Blood Patch

Blood Patch

11/06/2019

 

NOTE:  For any patient (regardless of age) having a spinal injection of any type or if the patient is over 65 yrs of age, they must have had a PT/PTT/INR and platelet count (with acceptable results) drawn within 3 months of the scheduled procedure.  If the patient has a diagnosis of liver disease, labs must be within the past 1 month.

EXCEPTIONS:  Any patients of Chattanooga Bone and Joint, i.e.

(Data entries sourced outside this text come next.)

===== src/rtl/hd44780_delay.sv =====
// Loadable down-counter; done_o is high once the loaded count has run out.
// Loading N-1 makes done_o appear on the Nth cycle after the load edge.
module hd44780_delay
    import hd44780_pkg::*;
#(
    parameter int W = 4
) (
    input  logic         clk_i,
    input  logic         rst_i,
    input  logic         load_i,
    input  logic [W-1:0] load_val_i,
    output logic         done_o
);

    logic [W-1:0] count_q;

    always_ff @(posedge clk_i or posedge rst_i) begin
        if (rst_i) begin
            count_q <= '0;
        end else if (load_i) begin
            count_q <= load_val_i;
        end else if (count_q != '0) begin
            count_q <= count_q - 1'b1;
        end
    end

    assign done_o = (count_q == '0);

endmodule


===== src/rtl/hd44780_reader.sv =====
// HD44780 read engine: busy-flag polling and data reads over an 8-bit bus,
// or a 4-bit bus (two E pulses per byte) when HD44780_NIBBLE_MODE_EN is defined.
module hd44780_reader
    import hd44780_pkg::*;
#(
    parameter int SETUP_CYC = DEF_SETUP_CYC,
    parameter int EPW_CYC   = DEF_EPW_CYC,
    parameter int HOLD_CYC  = DEF_HOLD_CYC,
    parameter int GAP_CYC   = DEF_GAP_CYC,
    parameter int POLL_MAX  = DEF_POLL_MAX
) (
    input  logic       clk,
    input  logic       rst,
    input  logic       req_valid,
    output logic       req_ready,
    input  logic       req_rs,
    input  logic       req_poll,
    output logic       rsp_valid,
    output logic [7:0] rsp_data,
    output logic       rsp_timeout,
    output logic       lcd_rs,
    output logic       lcd_rw,
    output logic       lcd_e,
    input  logic [7:0] lcd_db_in,
    output logic       lcd_db_oe
);

    localparam int CW = $clog2(max4(SETUP_CYC, EPW_CYC, HOLD_CYC, GAP_CYC)) + 1;
    localparam logic [CW-1:0] SETUP_LD = CW'(SETUP_CYC - 1);
    localparam logic [CW-1:0] EPW_LD   = CW'(EPW_CYC - 1);
    localparam logic [CW-1:0] HOLD_LD  = CW'(HOLD_CYC - 1);
    localparam logic [CW-1:0] GAP_LD   = CW'(GAP_CYC - 1);
    localparam logic [15:0]   POLL_LIM = 16'(POLL_MAX);

    state_e        state_q, state_d;
    logic          req_ready_q, rsp_valid_q, rsp_timeout_q;
    logic [7:0]    rsp_data_q, byte_q;
    logic          lcd_rs_q, lcd_rw_q, lcd_e_q;
    logic          poll_q;
    logic [15:0]   reads_q;
    logic          accept, last_pulse;
    logic          dly_load, dly_done;
    logic [CW-1:0] dly_val;

`ifdef HD44780_NIBBLE_MODE_EN
    logic       nib_q;  // high while the second (low-nibble) pulse of a byte is in progress
    logic [3:0] db_low_unused;
    assign db_low_unused = lcd_db_in[3:0];
    assign last_pulse    = nib_q;
`else
    assign last_pulse = 1'b1;
`endif

    assign accept = req_valid && req_ready_q;

    always_comb begin
        state_d = state_q;
        case (state_q)
            ST_IDLE:  if (accept) state_d = ST_SETUP;
            ST_SETUP: if (dly_done) state_d = ST_EHIGH;
            ST_EHIGH: if (dly_done) state_d = ST_EHOLD;
            ST_EHOLD: begin
                if (dly_done) begin
                    if (!last_pulse || (poll_q && byte_q[BF_BIT] && reads_q < POLL_LIM))
                        state_d = ST_GAP;
                    else
                        state_d = ST_DONE;
                end
            end
            ST_GAP:   if (dly_done) state_d = ST_EHIGH;
            ST_DONE:  state_d = ST_IDLE;
            default:  state_d = ST_IDLE;
        endcase
    end

    // Every timed state is entered from a different state, so a state change reloads the timer.
    always_comb begin
        dly_val = '0;
        case (state_d)
            ST_SETUP: dly_val = SETUP_LD;
            ST_EHIGH: dly_val = EPW_LD;
            ST_EHOLD: dly_val = HOLD_LD;
            ST_GAP:   dly_val = GAP_LD;
            default:  dly_val = '0;
        endcase
        dly_load = (state_d != state_q) && (state_d != ST_IDLE) && (state_d != ST_DONE);
    end

    hd44780_delay #(.W(CW)) u_delay (
        .clk_i      (clk),
        .rst_i      (rst),
        .load_i     (dly_load),
        .load_val_i (dly_val),
        .done_o     (dly_done)
    );

    always_ff @(posedge clk or posedge rst) begin
        if (rst) begin
            state_q       <= ST_IDLE;
            req_ready_q   <= 1'b0;
            rsp_valid_q   <= 1'b0;
            rsp_timeout_q <= 1'b0;
            rsp_data_q    <= 8'h00;
            byte_q        <= 8'h00;
            lcd_rs_q      <= 1'b0;
            lcd_rw_q      <= 1'b0;
            lcd_e_q       <= 1'b0;
            poll_q        <= 1'b0;
            reads_q       <= 16'd0;
`ifdef HD44780_NIBBLE_MODE_EN
            nib_q         <= 1'b0;
`endif
        end else begin
            state_q     <= state_d;
            req_ready_q <= (state_d == ST_IDLE);
            lcd_e_q     <= (state_d == ST_EHIGH);
            rsp_valid_q <= 1'b0;
            case (state_q)
                ST_IDLE: begin
                    if (accept) begin
                        lcd_rs_q <= req_rs;
                        lcd_rw_q <= 1'b1;
                        poll_q   <= req_poll && !req_rs;
                        reads_q  <= 16'd0;
`ifdef HD44780_NIBBLE_MODE_EN
                        nib_q    <= 1'b0;
`endif
                    end
                end
                ST_EHIGH: begin
                    if (dly_done) begin
`ifdef HD44780_NIBBLE_MODE_EN
                        if (nib_q) begin
                            byte_q[3:0] <= lcd_db_in[7:4];
                            reads_q     <= reads_q + 16'd1;
                        end else begin
                            byte_q[7:4] <= lcd_db_in[7:4];
                        end
`else
                        byte_q  <= lcd_db_in;
                        reads_q <= reads_q + 16'd1;
`endif
                    end
                end
                ST_EHOLD: begin
`ifdef HD44780_NIBBLE_MODE_EN
                    if (dly_done) nib_q <= !nib_q;
`endif
                end
                ST_DONE: begin
                    rsp_valid_q   <= 1'b1;
                    rsp_data_q    <= byte_q;
                    rsp_timeout_q <= poll_q && byte_q[BF_BIT];
                    lcd_rs_q      <= 1'b0;
                    lcd_rw_q      <= 1'b0;
                end
                default: ;
            endcase
        end
    end

    assign req_ready   = req_ready_q;
    assign rsp_valid   = rsp_valid_q;
    assign rsp_data    = rsp_data_q;
    assign rsp_timeout = rsp_timeout_q;
    assign lcd_rs      = lcd_rs_q;
    assign lcd_rw      = lcd_rw_q;
    assign lcd_e       = lcd_e_q;
    assign lcd_db_oe   = 1'b0;

endmodule
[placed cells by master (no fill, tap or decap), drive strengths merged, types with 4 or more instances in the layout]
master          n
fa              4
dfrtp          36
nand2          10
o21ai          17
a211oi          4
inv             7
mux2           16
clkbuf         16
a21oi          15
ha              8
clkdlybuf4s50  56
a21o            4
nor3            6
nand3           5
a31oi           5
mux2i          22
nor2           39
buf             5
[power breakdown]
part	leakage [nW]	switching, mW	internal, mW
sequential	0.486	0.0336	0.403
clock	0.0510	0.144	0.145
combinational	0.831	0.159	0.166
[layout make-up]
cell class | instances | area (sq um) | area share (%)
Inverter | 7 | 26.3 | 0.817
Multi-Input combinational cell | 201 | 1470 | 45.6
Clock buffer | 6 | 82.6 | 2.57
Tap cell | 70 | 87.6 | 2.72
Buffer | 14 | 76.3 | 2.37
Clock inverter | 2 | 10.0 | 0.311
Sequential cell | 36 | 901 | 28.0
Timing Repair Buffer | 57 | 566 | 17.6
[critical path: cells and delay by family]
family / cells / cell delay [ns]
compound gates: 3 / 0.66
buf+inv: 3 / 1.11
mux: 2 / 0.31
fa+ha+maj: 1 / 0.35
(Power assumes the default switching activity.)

Dr.’s Redish, Bruce, Lund or Lowry do not need labs.

PREP:  Refer to Lab Work Procedure Page to determine which drugs need to be discontinued and for how long.  Patient must have driver ready.

FORMS REQUIRED:  Contrast Questionnaire; Consent for Procedure; Discharge instructions; Prior LP Report

PATIENT HISTORY:  Previous injections or procedures on spine and when?  (If patient had a myelogram, check the report to see at what level it was done)

STERILE TRAY SETUP:  Use myelogram tray

Add:  25 gauge 1 ½” (orange) needle

10 cc syringe x 2 (for waste and patch)

For Sabourin and Sud: also add 22 gauge Tuohy Needle

Using 10 cc syringe and 18 gauge 1 ½” (pink) needle – draw up 9 cc lidocaine and 1 cc sodium bicarbonate.  If using individual vials, use 8:1 or 4 vials.

Attach 25 gauge 1 ½”(orange) needle to lidocaine syringe

Using 20 cc syringe and 18 gauge 1 ½” (pink) needle – draw up 5 cc Omnipaque 180

Note:  Be accurate with contrast – intra-thecal (into the subarachnoid space of the spinal cord) use only.

Attach 20 cc syringe of contrast mixture to short tubing(long tubing for Dr. Talley) and fill to remove air bubbles

Pour alcohol onto 4x4s

Place hemostats, sharpie and sterile gloves on counter for Radiologist

Place Rt or Lt marker (with correct orientation) on underside of tube

PROCEDURE:   Radiologist will inject and do fluoro images.  Afterward, patient will go to recovery room (ask Radiologist how long patient needs to stay).

NOTE: Record contrast amount and type used as well as fluoro time on tech notes and in Nuance system.